When was the last time, Mr. Toure, that the ITU proposed any policies or technical standards that would increase the freedom, flexibility, and affordability of the Internet?  When the ITU was contending for control over IP address allocation, I was sympathetic, and asked the people involved just what they planned to do with that policy authority. The answer, astoundingly, was that they had no idea. Not the foggiest idea. They just wanted to control it. They promised to figure out the “what for” later.

 

I have watched governments increase their power over ICANN – including especially the U.S., which abandoned its commitment to an autonomous, nongovernmental coordination during the .xxx debacle – for about 8 years now. You are wrong about the GAC being cosmetic, Mr. Toure. In December 2002, GAC advice was written into the ICANN bylaws as being binding to listen to and respond to. De facto, ICANN’s President and staff make GAC policy advice – especially that emanating from the U.S. Commerce Department – a parameter that bounds policy making by business and civil society. In the .xxx affair, ICANN abandoned its defined process and turned over contract negotiations directly to the GAC, at the behest of the U.S. The European Union got a new TLD just because it wanted one, and maintainced the fiction that it was a ccTLD even though it was not on the ISO-3166 list. In the new ccTLD fast track process, governments demanded, and will get, a whole new range of multilingual domains and probably will not pay any fees or be bound to any meaningful contract. No way anyone in their right mind can say that governments are helpless, cosmetic players in ICANN.

 

Unfortunately, this growing government intervention has not been a progressive force. Have governments intervened to balance the demands of civil society and consumers against the powerful private sector copyright, trademark and e-commerce interests who have converged on ICANN? Hell no. All they have done is grab resources for themselves.

 

Here is, as far as I am concerned, the sum total of traditional government’s involvement in ICANN:

They have asserted control over ccTLD administration. Have there been any amazing new developments or improvements in ccTLD registry services since then? Not that I can tell.

 

They have insisted on the right to use Internet administration to spy indiscriminately on its users (Whois, etc.)

 

They have reserved to themselves geographic names in new TLDs. Yet, they have no real claim to these names in international law, and these claims pre-empt all kinds of potential uses regardless of whether they are harmful or not. Their claims are sort of like the King of Spain declaring that he owned Mexico because he landed an army there. They got reserved names because they wanted them and had the power to assert them. To national governments cyberspace is just a new arena for new forms of colonialism.

Let me continue to be blunt, because you and other government officials badly need to hear it.

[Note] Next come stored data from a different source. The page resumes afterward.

## src/rtl/dmem_arbiter_if.sv

```systemverilog
// Bus bundle between the two data-memory requesters (CPU, host), the arbiter
// and the single-port data memory. The arbiter connects through the slave modport.
interface dmem_arbiter_if #(
  parameter int ADDR_W = 8,
  parameter int DATA_W = 8
);
  logic              cpu_req;
  logic              cpu_we;
  logic [ADDR_W-1:0] cpu_addr;
  logic [DATA_W-1:0] cpu_wdata;
  logic              cpu_gnt;
  logic              cpu_stall;
  logic              cpu_rvalid;
  logic [DATA_W-1:0] cpu_rdata;

  logic              host_req;
  logic              host_we;
  logic [ADDR_W-1:0] host_addr;
  logic [DATA_W-1:0] host_wdata;
  logic              host_gnt;
  logic              host_rvalid;
  logic [DATA_W-1:0] host_rdata;

  logic              mem_re;
  logic              mem_we;
  logic [ADDR_W-1:0] mem_addr;
  logic [DATA_W-1:0] mem_wdata;
  logic [DATA_W-1:0] mem_rdata;

  modport slave (
    input  cpu_req, cpu_we, cpu_addr, cpu_wdata,
    output cpu_gnt, cpu_stall, cpu_rvalid, cpu_rdata,
    input  host_req, host_we, host_addr, host_wdata,
    output host_gnt, host_rvalid, host_rdata,
    output mem_re, mem_we, mem_addr, mem_wdata,
    input  mem_rdata
  );

  modport master (
    output cpu_req, cpu_we, cpu_addr, cpu_wdata,
    input  cpu_gnt, cpu_stall, cpu_rvalid, cpu_rdata,
    output host_req, host_we, host_addr, host_wdata,
    input  host_gnt, host_rvalid, host_rdata,
    input  mem_re, mem_we, mem_addr, mem_wdata,
    output mem_rdata
  );
endinterface

```

## src/rtl/dmem_arbiter.sv

```systemverilog
// Two-port arbiter for the single-port data memory: CPU has priority, the host
// is guaranteed a slot after MAX_WAIT consecutive denials. Read data returns one cycle after grant.
module dmem_arbiter #(
  parameter int ADDR_W   = 8,
  parameter int DATA_W   = 8,
  parameter int MAX_WAIT = 3
) (
  input  logic           clk,
  input  logic           rst_n,
  dmem_arbiter_if.slave  bus
);

  localparam logic [3:0] MaxWaitCnt = 4'(MAX_WAIT);

  logic              host_turn;
  logic              cpu_gnt;
  logic              host_gnt;

  logic [3:0]        wait_cnt_q,    wait_cnt_d;
  logic              cpu_rvalid_q,  cpu_rvalid_d;
  logic              host_rvalid_q, host_rvalid_d;
  logic [DATA_W-1:0] cpu_rdata_q,   cpu_rdata_d;
  logic [DATA_W-1:0] host_rdata_q,  host_rdata_d;

  // Grant stage: host wins when alone or once it has been starved MAX_WAIT cycles.
  always_comb begin
    host_turn = bus.host_req & (~bus.cpu_req | (wait_cnt_q == MaxWaitCnt));
    cpu_gnt   = rst_n & bus.cpu_req & ~host_turn;
    host_gnt  = rst_n & host_turn;
  end

  assign bus.cpu_gnt   = cpu_gnt;
  assign bus.host_gnt  = host_gnt;
  assign bus.cpu_stall = bus.cpu_req & ~cpu_gnt;

  always_comb begin
    bus.mem_re    = 1'b0;
    bus.mem_we    = 1'b0;
    bus.mem_addr  = '0;
    bus.mem_wdata = '0;
    if (cpu_gnt) begin
      bus.mem_re    = ~bus.cpu_we;
      bus.mem_we    = bus.cpu_we;
      bus.mem_addr  = bus.cpu_addr;
      bus.mem_wdata = bus.cpu_wdata;
    end else if (host_gnt) begin
      bus.mem_re    = ~bus.host_we;
      bus.mem_we    = bus.host_we;
      bus.mem_addr  = bus.host_addr;
      bus.mem_wdata = bus.host_wdata;
    end
  end

  always_comb begin
    wait_cnt_d = wait_cnt_q;
    if (!bus.host_req || host_gnt) begin
      wait_cnt_d = '0;
    end else if (wait_cnt_q < MaxWaitCnt) begin
      wait_cnt_d = wait_cnt_q + 4'd1;
    end
  end

  // Response stage: capture read data into the granted port's register.
  always_comb begin
    cpu_rvalid_d  = cpu_gnt & ~bus.cpu_we;
    host_rvalid_d = host_gnt & ~bus.host_we;
    cpu_rdata_d   = cpu_rvalid_d  ? bus.mem_rdata : cpu_rdata_q;
    host_rdata_d  = host_rvalid_d ? bus.mem_rdata : host_rdata_q;
  end

  always_ff @(posedge clk) begin
    if (!rst_n) begin
      wait_cnt_q    <= '0;
      cpu_rvalid_q  <= 1'b0;
      host_rvalid_q <= 1'b0;
      cpu_rdata_q   <= '0;
      host_rdata_q  <= '0;
    end else begin
      wait_cnt_q    <= wait_cnt_d;
      cpu_rvalid_q  <= cpu_rvalid_d;
      host_rvalid_q <= host_rvalid_d;
      cpu_rdata_q   <= cpu_rdata_d;
      host_rdata_q  <= host_rdata_d;
    end
  end

  assign bus.cpu_rvalid  = cpu_rvalid_q;
  assign bus.cpu_rdata   = cpu_rdata_q;
  assign bus.host_rvalid = host_rvalid_q;
  assign bus.host_rdata  = host_rdata_q;

endmodule
```

## src/flat_wrapper.sv

```systemverilog
// flat-port wrapper written by rule: the top's interface ports become plain ports
module dmem_arbiter_flat 
#(
  parameter int ADDR_W   = 8,
  parameter int DATA_W   = 8,
  parameter int MAX_WAIT = 3
)
  (clk, rst_n, bus_cpu_req, bus_cpu_we, bus_cpu_addr, bus_cpu_wdata, bus_cpu_gnt, bus_cpu_stall, bus_cpu_rvalid, bus_cpu_rdata, bus_host_req, bus_host_we, bus_host_addr, bus_host_wdata, bus_host_gnt, bus_host_rvalid, bus_host_rdata, bus_mem_re, bus_mem_we, bus_mem_addr, bus_mem_wdata, bus_mem_rdata);
  dmem_arbiter_if #(.ADDR_W(ADDR_W), .DATA_W(DATA_W)) bus_i ();
  input  logic clk;
  input  logic rst_n;
  input wire logic [$bits(bus_i.cpu_req)-1:0] bus_cpu_req;
  input wire logic [$bits(bus_i.cpu_we)-1:0] bus_cpu_we;
  input wire logic [$bits(bus_i.cpu_addr)-1:0] bus_cpu_addr;
  input wire logic [$bits(bus_i.cpu_wdata)-1:0] bus_cpu_wdata;
  output wire logic [$bits(bus_i.cpu_gnt)-1:0] bus_cpu_gnt;
  output wire logic [$bits(bus_i.cpu_stall)-1:0] bus_cpu_stall;
  output wire logic [$bits(bus_i.cpu_rvalid)-1:0] bus_cpu_rvalid;
  output wire logic [$bits(bus_i.cpu_rdata)-1:0] bus_cpu_rdata;
  input wire logic [$bits(bus_i.host_req)-1:0] bus_host_req;
  input wire logic [$bits(bus_i.host_we)-1:0] bus_host_we;
  input wire logic [$bits(bus_i.host_addr)-1:0] bus_host_addr;
  input wire logic [$bits(bus_i.host_wdata)-1:0] bus_host_wdata;
  output wire logic [$bits(bus_i.host_gnt)-1:0] bus_host_gnt;
  output wire logic [$bits(bus_i.host_rvalid)-1:0] bus_host_rvalid;
  output wire logic [$bits(bus_i.host_rdata)-1:0] bus_host_rdata;
  output wire logic [$bits(bus_i.mem_re)-1:0] bus_mem_re;
  output wire logic [$bits(bus_i.mem_we)-1:0] bus_mem_we;
  output wire logic [$bits(bus_i.mem_addr)-1:0] bus_mem_addr;
  output wire logic [$bits(bus_i.mem_wdata)-1:0] bus_mem_wdata;
  input wire logic [$bits(bus_i.mem_rdata)-1:0] bus_mem_rdata;
  assign bus_i.cpu_req = bus_cpu_req;
  assign bus_i.cpu_we = bus_cpu_we;
  assign bus_i.cpu_addr = bus_cpu_addr;
  assign bus_i.cpu_wdata = bus_cpu_wdata;
  assign bus_cpu_gnt = bus_i.cpu_gnt;
  assign bus_cpu_stall = bus_i.cpu_stall;
  assign bus_cpu_rvalid = bus_i.cpu_rvalid;
  assign bus_cpu_rdata = bus_i.cpu_rdata;
  assign bus_i.host_req = bus_host_req;
  assign bus_i.host_we = bus_host_we;
  assign bus_i.host_addr = bus_host_addr;
  assign bus_i.host_wdata = bus_host_wdata;
  assign bus_host_gnt = bus_i.host_gnt;
  assign bus_host_rvalid = bus_i.host_rvalid;
  assign bus_host_rdata = bus_i.host_rdata;
  assign bus_mem_re = bus_i.mem_re;
  assign bus_mem_we = bus_i.mem_we;
  assign bus_mem_addr = bus_i.mem_addr;
  assign bus_mem_wdata = bus_i.mem_wdata;
  assign bus_i.mem_rdata = bus_mem_rdata;
  dmem_arbiter #(.ADDR_W(ADDR_W), .DATA_W(DATA_W), .MAX_WAIT(MAX_WAIT)) u_core (.clk(clk), .rst_n(rst_n), .bus(bus_i));
endmodule
```

## config.mk

```make
export PLATFORM = sky130hd
export DESIGN_NAME = dmem_arbiter_flat
export DESIGN_NICKNAME = d
export VERILOG_FILES = /design/src/rtl/dmem_arbiter_if.sv /design/src/rtl/dmem_arbiter.sv /design/src/flat_wrapper.sv
export SDC_FILE = /design/constraint.sdc
export NUM_CORES = 1
export LEC_CHECK = 0
export CORE_ASPECT_RATIO = 1.5
export CORE_MARGIN = 3
export CORE_UTILIZATION = 32
export DETAILED_ROUTE_END_ITERATION = 7
export PLACE_DENSITY = 0.9
export SETUP_SLACK_MARGIN = 0.1
export SLEW_MARGIN = 30
export SYNTH_ARGS = -nofsm -noshare
export SYNTH_HDL_FRONTEND = slang
export SYNTH_SLANG_ARGS = --single-unit
```

## constraint.sdc

```tcl
create_clock -name clk -period 2.4 [get_ports clk]
set_input_delay 0.48 -clock clk [delete_from_list [all_inputs] [get_ports clk]]
set_output_delay 0.48 -clock clk [all_outputs]
set_load 0.03 [all_outputs]
```

==> run summary, run 1 <==
- Detailed Route WL: 3.755 mm
- type of the most critical hold path: reg -> reg
- Leak: 0.0008388 uW
- worst path arrival time: 1820 ps
- max-cap viol count: 0
- instance count of the mapped netlist: 107
- TNS Setup: 0 ps
- total of fill cells in the finished design: 232
- type of element capturing the critical path: output pin
- die area: 3966 um^2
- Post-Synthesis Mean Instance Area: 9.670 um^2
- Setup Viol. Count Final: 0
- horizontal die dimension: 52.43 um
- fin crit share: 0.9600
- headroom to the max-slew limit: 0.7639
- post-cts hold buffer count: 0
- post-route antenna net violation count: 0
- detailed-route DRC error count: 0
- top-area cell type share of the netlist area: 0.4256
- drt pass-1 iters: 4
- final std cells w/o fill: 239
- area used by multi-input combinational logic: 570.5 um^2
- cell type with the highest aggregate area in the netlist: sky130_fd_sc_hd__dfxtp_1
- number of distinct library cells after synthesis: 20
- worst setup path class: in -> out
- highest net fanout along the worst path: 9
- later-pin clock latency in the skew report: 260 ps
- net count after synthesis: 154
- weighted congestion reported at the end of routability-driven placement: 0.7147
- Worst-path clk slew: 70 ps
- H-Tree Depth: 1
- pin count of the biggest net entering global routing: 25
- 1st-iter DRT viols: 24
- net total in the final layout: 248
- total CTS buffers: 3
- Setup Slack @ Placement: 90.13 ps
- worst-margin pin slew: 351.4 ps
- launching point of the worst reg2reg path: u_core.wait_cnt_q[1]$_SDFFE_PP0N_
- setup slack of the critical path after layout: 96.01 ps
- sequential cell area: 442.9 um^2
- # clock sinks: 22
- placeable core region: 3003 um^2
- achievable frequency: 0.4340 GHz
- worst path required time: 1920 ps
- total power divided by cell area: 436.6 nW/um^2
- wire length of the first global-routing pass: 5.692 mm
- beginning of the critical path: bus_cpu_req
- hold_sp: u_core.bus.cpu_rdata[4]$_SDFFE_PN0P_
- vias in the first global route: 1251
- final critical path time including I/O delays and setup: 2304 ps
- clock tree from TritonCTS: yes
- num rows: 24
- Antenna diodes: 0
- Final Hold Vio Count: 0
- fraction of layout cells with a size suffix above 1: 0.2300
- register area share after synthesis: 0.4256
- via count: 1178
- layout-stage area growth over the synthesis result: 103.9%
- overall overflow remaining after global route: 0
- number of buffers on the longest clock path: 2
- Final Max Tran Viols: 0
- detailed placer's ending HPWL: 2.814 mm
- Critical Path Start Type: input port
- synthesis-stage register bit count: 22
- count of buffers from port buffering: 84
- clock root buffer: sky130_fd_sc_hd__clkbuf_8
- Via density: 4.929
- Routed WL per cell: 15.71 um
- Synth Cell Area: 1035 um^2
- effective utilization at floorplan: 0.3446
- die height: 75.65 um
- post-route clock skew: 1.693 ps
- Top Ports: 85
- Total GRT Usage: 0.1902
- number of cells in the design after placement: 229
- run status: finished, final reports clean
- cells taking the most area after synthesis: sky130_fd_sc_hd__dfxtp_1, sky130_fd_sc_hd__mux2i_1, sky130_fd_sc_hd__a22o_1
- Syn. warnings: 0
- initial antenna violation count: 0
- largest voltage drop on the vdd net: 0.4368 mV
- unrepaired setup endpoints after global routing: yes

Yes, the U.S. government is completely hypocritical about ICANN. The U.S. remains in control behind the scenes and exploits its control in subtle and sometimes not so subtle ways for the benefit of itself and various other commercial interests. But to solve this problem, we need to get governments further away from ICANN, we don’t need 220 additional governments.

 

It’s unfortunate that “multi-stakeholderism” (MS) as a legitimizing principle has become so widely accepted, mainly through endless repetition. The problem with the MS principle is that it avoids talking about the relative power each stakeholder group has. Currently, civil society and to a lesser extent business stakeholders involved in Internet governance are increasingly like chickens thrown into a multistakeholder henhouse with a bunch of foxes. The rhetoric of MS can disarm civil society from resisting these encroachments. We need to think more carefully about what governments are really supposed to do, and not just give them a blanket right to “be involved” in areas that might, and probably should, remain free of them.